Our vehicle somehow burned through 2.5 quarts of oil on the way to Hutchinson pulling the trailer. As we were leaving Hutch, we were a mile out when the light came on and said oil is low. We had recently had the oil changed.
At first I was frustrated. Ugh! Then my daughter said, “Well that ruined the trip.”
I turned around, laughed, and said, “No, we are blessed. We are only one mile out. Thank God. We could have been in the middle of nowhere as the trip home has long distances between towns. So how fortunate we are this happened.”
We turned around, got to an Auto Zone, where I bought five quarts of oil from some very kind men who checked if we had a leak and then put 2.5 quarts in. And I kept the rest on the front seat knowing we would be stopping often on the way home checking and possibly adding oil. She later commented, “Wow. That was so great that it happened then. It could have been really bad.”

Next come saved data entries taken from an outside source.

===== config.mk =====
export PLATFORM = sky130hd
export DESIGN_NAME = double_float_add_sub
export DESIGN_NICKNAME = d
export VERILOG_FILES = /design/src/sv/dfas_pkg.sv /design/src/sv/dfas_align.sv /design/src/sv/dfas_addsub.sv /design/src/sv/dfas_norm.sv /design/src/sv/dfas_round.sv /design/src/sv/double_float_add_sub.sv
export SDC_FILE = /design/constraint.sdc
export NUM_CORES = 2
export LEC_CHECK = 0
export ABC_CLOCK_PERIOD_IN_PS = 7300
export BUFFER_PORTS_ARGS = -buffer_cell sky130_fd_sc_hd__buf_2
export CORE_MARGIN = 8
export CORE_UTILIZATION = 35
export DETAILED_ROUTE_END_ITERATION = 10
export GPL_TIMING_DRIVEN = 0
export PLACE_DENSITY = 0.58
export SETUP_SLACK_MARGIN = 0.5
export SYNTH_ARGS = -nofsm -noshare
export SYNTH_HDL_FRONTEND = slang
export SYNTH_HIERARCHICAL = 1
export SYNTH_SLANG_ARGS = --single-unit

===== constraint.sdc =====
create_clock -name i_clk -period 7.3 [get_ports i_clk]
set_clock_uncertainty 0.15 [all_clocks]
set_input_delay 0.365 -clock i_clk [delete_from_list [all_inputs] [get_ports i_clk]]
set_output_delay 0.365 -clock i_clk [all_outputs]
set_load 0.005 [all_outputs]

===== src/sv/dfas_pkg.sv =====
package dfas_pkg;

    localparam int ExpW  = 11;
    localparam int FracW = 52;
    localparam int MantW = 56;   // hidden bit, 52 fraction bits, guard, round, sticky
    localparam int SumW  = 57;   // one carry bit above the mantissa
    localparam int ShW   = 6;

    localparam logic [ExpW-1:0] ExpMax   = 11'h7FF;
    localparam logic [63:0]     QnanBits = 64'h7FF8_0000_0000_0000;

    // Control that travels beside the mantissa through the pipeline.
    typedef struct packed {
        logic        valid;
        logic        special;    // result is fully known, carried in the bypass word
        logic [63:0] bypass;
        logic        sign;
        logic [12:0] exp;        // working exponent, room for a carry
    } t_ctl;

    // Counts leading zeros of a 57-bit word. A priority scan over independent
    // bit positions, no chain of dependent arithmetic.
    function automatic logic [ShW:0] lzc57(input logic [SumW-1:0] v);
        logic [ShW:0] n;
        logic         found;
        n = 7'd57;
        found = 1'b0;
        for (int i = SumW - 1; i >= 0; i--) begin
            if (!found && v[i]) begin
                n = 7'(SumW - 1 - i);
                found = 1'b1;
            end
        end
        return n;
    endfunction

endpackage


===== src/sv/dfas_align.sv =====
// Stage one: special operands, operand swap and alignment with sticky bit.
module dfas_align (
    input  logic                     i_clk,
    input  logic                     i_rst_n,
    input  logic                     i_valid,
    input  logic                     i_req_type,
    input  logic [63:0]              i_operand_a,
    input  logic [63:0]              i_operand_b,
    output dfas_pkg::t_ctl           o_ctl,
    output logic                     o_sub,
    output logic [dfas_pkg::MantW-1:0] o_ma,
    output logic [dfas_pkg::MantW-1:0] o_mb
);
    logic [63:0] b;
    logic        sa, sb, a_nan, b_nan, a_inf, b_inf, a_zero, b_zero, swap;
    logic [10:0] ea_raw, eb_raw, ea, eb, diff;
    logic [dfas_pkg::MantW-1:0] ma, mb, big, lit, shifted, lost_mask;
    logic        sticky;
    dfas_pkg::t_ctl n_ctl, r_ctl;
    logic        r_sub;
    logic [dfas_pkg::MantW-1:0] r_ma, r_mb;

    always_comb begin
        b      = {i_operand_b[63] ^ i_req_type, i_operand_b[62:0]};
        sa     = i_operand_a[63];
        sb     = b[63];
        ea_raw = i_operand_a[62:52];
        eb_raw = b[62:52];
        a_nan  = (ea_raw == dfas_pkg::ExpMax) && (i_operand_a[51:0] != '0);
        b_nan  = (eb_raw == dfas_pkg::ExpMax) && (b[51:0] != '0);
        a_inf  = (ea_raw == dfas_pkg::ExpMax) && (i_operand_a[51:0] == '0);
        b_inf  = (eb_raw == dfas_pkg::ExpMax) && (b[51:0] == '0);
        a_zero = (i_operand_a[62:0] == '0);
        b_zero = (b[62:0] == '0);
        ea     = (ea_raw == '0) ? 11'd1 : ea_raw;
        eb     = (eb_raw == '0) ? 11'd1 : eb_raw;
        ma     = {(ea_raw != '0), i_operand_a[51:0], 3'b000};
        mb     = {(eb_raw != '0), b[51:0], 3'b000};
        swap   = eb > ea;
        big    = swap ? mb : ma;
        lit    = swap ? ma : mb;
        diff   = swap ? (eb - ea) : (ea - eb);

        lost_mask = '0;
        if (diff >= 11'(dfas_pkg::MantW)) begin
            shifted = '0;
            sticky  = (lit != '0);
        end else begin
            lost_mask = ~({dfas_pkg::MantW{1'b1}} << diff[5:0]);
            shifted   = lit >> diff[5:0];
            sticky    = (lit & lost_mask) != '0;
        end

        n_ctl.valid   = i_valid;
        n_ctl.special = 1'b1;
        n_ctl.sign    = swap ? sb : sa;
        n_ctl.exp     = {2'b00, swap ? eb : ea};
        if (a_nan) begin
            n_ctl.bypass = i_operand_a;
        end else if (a_inf) begin
            n_ctl.bypass = (b_nan) ? b : ((b_inf && sa != sb) ? dfas_pkg::QnanBits
                                                                : i_operand_a);
        end else if (eb_raw == dfas_pkg::ExpMax) begin
            n_ctl.bypass = b;
        end else if (a_zero) begin
            n_ctl.bypass = b_zero ? {sa & sb, 63'd0} : b;
        end else if (b_zero) begin
            n_ctl.bypass = i_operand_a;
        end else begin
            n_ctl.bypass  = '0;
            n_ctl.special = 1'b0;
        end
    end

    always_ff @(posedge i_clk) begin
        if (!i_rst_n) begin
            r_ctl.valid <= 1'b0;
        end else begin
            r_ctl.valid <= n_ctl.valid;
        end
        r_ctl.special <= n_ctl.special;
        r_ctl.bypass  <= n_ctl.bypass;
        r_ctl.sign    <= n_ctl.sign;
        r_ctl.exp     <= n_ctl.exp;
        r_sub         <= sa ^ sb;
        r_ma          <= big;
        r_mb          <= {shifted[dfas_pkg::MantW-1:1], shifted[0] | sticky};
    end

    assign o_ctl = r_ctl;
    assign o_sub = r_sub;
    assign o_ma  = r_ma;
    assign o_mb  = r_mb;
endmodule


===== src/sv/dfas_addsub.sv =====
// Stage two: magnitude add or subtract and leading zero count.
module dfas_addsub (
    input  logic                       i_clk,
    input  logic                       i_rst_n,
    input  dfas_pkg::t_ctl             i_ctl,
    input  logic                       i_sub,
    input  logic [dfas_pkg::MantW-1:0] i_ma,
    input  logic [dfas_pkg::MantW-1:0] i_mb,
    output dfas_pkg::t_ctl             o_ctl,
    output logic [dfas_pkg::SumW-1:0]  o_sum,
    output logic [dfas_pkg::ShW:0]     o_lz
);
    logic [dfas_pkg::SumW-1:0] a, b, s, diff_ab, diff_ba;
    logic                      sign;
    dfas_pkg::t_ctl            n_ctl, r_ctl;
    logic [dfas_pkg::SumW-1:0] r_sum;
    logic [dfas_pkg::ShW:0]    r_lz;

    always_comb begin
        a       = {1'b0, i_ma};
        b       = {1'b0, i_mb};
        diff_ab = a - b;
        diff_ba = b - a;
        sign    = i_ctl.sign;
        if (!i_sub) begin
            s = a + b;
        end else if (a >= b) begin
            s = diff_ab;
        end else begin
            // Only reachable with equal exponents, where the smaller operand won the swap.
            s    = diff_ba;
            sign = ~i_ctl.sign;
        end
        n_ctl      = i_ctl;
        n_ctl.sign = sign;
        if (!i_ctl.special && s == '0) begin
            n_ctl.special = 1'b1;
            n_ctl.bypass  = '0;
        end
    end

    always_ff @(posedge i_clk) begin
        if (!i_rst_n) begin
            r_ctl.valid <= 1'b0;
        end else begin
            r_ctl.valid <= n_ctl.valid;
        end
        r_ctl.special <= n_ctl.special;
        r_ctl.bypass  <= n_ctl.bypass;
        r_ctl.sign    <= n_ctl.sign;
        r_ctl.exp     <= n_ctl.exp;
        r_sum         <= s;
        r_lz          <= dfas_pkg::lzc57(s);
    end

    assign o_ctl = r_ctl;
    assign o_sum = r_sum;
    assign o_lz  = r_lz;
endmodule


===== src/sv/dfas_norm.sv =====
// Stage three: normalization shift limited by the minimum exponent.
module dfas_norm (
    input  logic                      i_clk,
    input  logic                      i_rst_n,
    input  dfas_pkg::t_ctl            i_ctl,
    input  logic [dfas_pkg::SumW-1:0] i_sum,
    input  logic [dfas_pkg::ShW:0]    i_lz,
    output dfas_pkg::t_ctl            o_ctl,
    output logic [dfas_pkg::MantW-1:0] o_m
);
    logic [dfas_pkg::MantW-1:0] m;
    logic [12:0]                e, room, sh;
    dfas_pkg::t_ctl             n_ctl, r_ctl;
    logic [dfas_pkg::MantW-1:0] r_m;

    always_comb begin
        n_ctl = i_ctl;
        m     = i_sum[dfas_pkg::MantW-1:0];
        e     = i_ctl.exp;
        room  = '0;
        sh    = '0;
        if (i_sum[dfas_pkg::SumW-1]) begin
            m = {i_sum[dfas_pkg::SumW-1:2], i_sum[1] | i_sum[0]};
            e = i_ctl.exp + 13'd1;
        end else begin
            // Leading zeros above the hidden bit position, capped so exp stays at 1.
            room = i_ctl.exp - 13'd1;
            sh   = {6'd0, i_lz} - 13'd1;
            if (sh > room) begin
                sh = room;
            end
            m = i_sum[dfas_pkg::MantW-1:0] << sh[5:0];
            e = i_ctl.exp - sh;
        end
        n_ctl.exp = e;
    end

    always_ff @(posedge i_clk) begin
        if (!i_rst_n) begin
            r_ctl.valid <= 1'b0;
        end else begin
            r_ctl.valid <= n_ctl.valid;
        end
        r_ctl.special <= n_ctl.special;
        r_ctl.bypass  <= n_ctl.bypass;
        r_ctl.sign    <= n_ctl.sign;
        r_ctl.exp     <= n_ctl.exp;
        r_m           <= m;
    end

    assign o_ctl = r_ctl;
    assign o_m   = r_m;
endmodule


===== src/sv/dfas_round.sv =====
// Stage four: round to nearest even, overflow and packing.
module dfas_round (
    input  logic                       i_clk,
    input  logic                       i_rst_n,
    input  dfas_pkg::t_ctl             i_ctl,
    input  logic [dfas_pkg::MantW-1:0] i_m,
    output logic                       o_valid,
    output logic [63:0]                o_bits
);
    logic [2:0]  low;
    logic [53:0] m;
    logic [12:0] e, field;
    logic [63:0] n_bits, r_bits;
    logic        r_valid;

    always_comb begin
        low = i_m[2:0];
        m   = {1'b0, i_m[dfas_pkg::MantW-1:3]};
        e   = i_ctl.exp;
        if (low > 3'd4 || (low == 3'd4 && m[0])) begin
            m = m + 54'd1;
        end
        if (m[53]) begin
            m = m >> 1;
            e = e + 13'd1;
        end
        field = m[52] ? e : 13'd0;
        if (i_ctl.special) begin
            n_bits = i_ctl.bypass;
        end else if (field >= {2'b00, dfas_pkg::ExpMax}) begin
            n_bits = {i_ctl.sign, dfas_pkg::ExpMax, 52'd0};
        end else begin
            n_bits = {i_ctl.sign, field[10:0], m[51:0]};
        end
    end

    always_ff @(posedge i_clk) begin
        if (!i_rst_n) begin
            r_valid <= 1'b0;
        end else begin
            r_valid <= i_ctl.valid;
        end
        r_bits <= n_bits;
    end

    assign o_valid = r_valid;
    assign o_bits  = r_bits;
endmodule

I heard a few stories last week from several different people in town how they have been treated by community members.
I was shocked by what people say when they are frustrated or angry. They become hateful, often blaming the color of someone’s skin or making the person serving them cry.
I grew up that way. My father would get angry at a restaurant and make the waitress cry, belittling her.

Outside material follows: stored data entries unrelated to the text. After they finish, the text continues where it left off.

[src/rtl/touch_report_gesture_classifier_top.sv]
// Path: a word accepted at the input passes the front register, a queue entry
// and the result register before it shows on the output.
// Throughput: one report per cycle while results are taken; the output register and
// the two-entry queue let a new word in while a finished result waits to be taken.
// Reset (i_rst_n low at a clock edge): queue and output empty, times and anchor
// zero, press armed, configuration registers zero.
module touch_report_gesture_classifier_top (
    input  logic                                i_clk,
    input  logic                                i_rst_n,
    input  logic                                i_cfg_we,
    input  logic [trgc_pkg::CFG_IDX_W-1:0]      i_cfg_idx,
    input  logic [trgc_pkg::CFG_DATA_W-1:0]     i_cfg_wdata,
    input  logic                                i_s_axis_tvalid,
    output logic                                o_s_axis_tready,
    // status_byte[7:0], y_high_byte[15:8], x_high_byte[23:16],
    // low_nibbles[31:24], now_ms[63:32]
    input  logic [trgc_pkg::IN_TDATA_W-1:0]     i_s_axis_tdata,
    // points_checked[0]
    input  logic                                i_s_axis_tuser,
    output logic                                o_m_axis_tvalid,
    input  logic                                i_m_axis_tready,
    // point_x[15:0], point_y[31:16], touch_event[35:32], gesture[37:36], zero[39:38]
    output logic [trgc_pkg::OUT_TDATA_W-1:0]    o_m_axis_tdata
);

    trgc_pkg::t_cfg    r_cfg;
    logic              front_valid;
    trgc_pkg::t_item   front_item;
    logic              q_push_ready;
    logic              q_pop_valid;
    trgc_pkg::t_item   q_pop_item;
    logic              back_ready;
    trgc_pkg::t_result result;

    always_ff @(posedge i_clk) begin
        if (!i_rst_n) begin
            r_cfg <= '0;
        end else if (i_cfg_we) begin
            case (i_cfg_idx)
                trgc_pkg::CFG_ROTATION:     r_cfg.rotation     <= i_cfg_wdata[1:0];
                trgc_pkg::CFG_TOUCH_WIDTH:  r_cfg.touch_width  <= i_cfg_wdata;
                trgc_pkg::CFG_TOUCH_HEIGHT: r_cfg.touch_height <= i_cfg_wdata;
                trgc_pkg::CFG_TAP_LIMIT_MS: r_cfg.tap_limit_ms <= i_cfg_wdata[7:0];
                default: begin
                end
            endcase
        end
    end

    trgc_front u_front (
        .i_clk            (i_clk),
        .i_rst_n          (i_rst_n),
        .i_cfg            (r_cfg),
        .i_valid          (i_s_axis_tvalid),
        .o_ready          (o_s_axis_tready),
        .i_status_byte    (i_s_axis_tdata[7:0]),
        .i_y_high_byte    (i_s_axis_tdata[15:8]),
        .i_x_high_byte    (i_s_axis_tdata[23:16]),
        .i_low_nibbles    (i_s_axis_tdata[31:24]),
        .i_points_checked (i_s_axis_tuser),
        .i_now_ms         (i_s_axis_tdata[63:32]),
        .o_item_valid     (front_valid),
        .o_item           (front_item),
        .i_item_ready     (q_push_ready)
    );

    trgc_queue u_queue (
        .i_clk        (i_clk),
        .i_rst_n      (i_rst_n),
        .i_push_valid (front_valid),
        .o_push_ready (q_push_ready),
        .i_push_item  (front_item),
        .o_pop_valid  (q_pop_valid),
        .i_pop_ready  (back_ready),
        .o_pop_item   (q_pop_item)
    );

    trgc_back u_back (
        .i_clk          (i_clk),
        .i_rst_n        (i_rst_n),
        .i_tap_limit_ms (r_cfg.tap_limit_ms),
        .i_item_valid   (q_pop_valid),
        .o_item_ready   (back_ready),
        .i_item         (q_pop_item),
        .o_valid        (o_m_axis_tvalid),
        .i_ready        (i_m_axis_tready),
        .o_result       (result)
    );

    assign o_m_axis_tdata = {2'b00, result};

endmodule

I would walk behind with my stomach tight apologizing to someone I didn’t know for his behavior.
Today that behavior shocks me. I think it’s because I don’t think I have friendships that condone that type of behavior. I don’t have the energy or time.

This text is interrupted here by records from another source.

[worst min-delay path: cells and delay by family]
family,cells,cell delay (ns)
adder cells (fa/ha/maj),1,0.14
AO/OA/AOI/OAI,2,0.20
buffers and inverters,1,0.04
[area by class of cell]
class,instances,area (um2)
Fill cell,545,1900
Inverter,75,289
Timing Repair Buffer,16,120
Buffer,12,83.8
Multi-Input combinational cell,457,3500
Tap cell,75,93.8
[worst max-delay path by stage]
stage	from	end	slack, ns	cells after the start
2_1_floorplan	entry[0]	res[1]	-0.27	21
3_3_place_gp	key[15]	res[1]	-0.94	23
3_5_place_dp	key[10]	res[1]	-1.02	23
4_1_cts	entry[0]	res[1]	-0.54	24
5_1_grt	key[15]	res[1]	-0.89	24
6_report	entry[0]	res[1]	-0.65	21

My focus is on goodness. I try to focus on being kind, on helping, and teaching my daughter that life won’t always go the way it is planned.
There are many times when I see how I could easily fall back into the way I was raised and tell someone off.
I see so much of that and I shudder. Do you really think the server at a restaurant makes the prices? Do you think the person who messed up your meal did it intentionally?
From Dr. Seuss’s Horton Hears a Who, “A person’s a person no matter how small.”
That person is a person. That person may have financial troubles, may be struggling in another area too.
We live in a very small town. We remember every conversation and how others treated us. But do we remember how we treated others?
A number of things went terribly wrong this fall in my house. And some battles we are still going through. But then I reached out to some friends and realized their battles were even bigger.
If I look back on our trip to Hutch, I see so many blessings. I was exhausted and had to stop often on the way but we got there safely. I didn’t have a hotel room in Hutch but somehow I managed to snag a room in Hutch for the night. My daughter made it to the Junior Sheep Showmanship finals which gave me enough adrenaline to get home that night.
We were covered in blessings that far outweighed the struggles. Our children are watching. What are we showing them?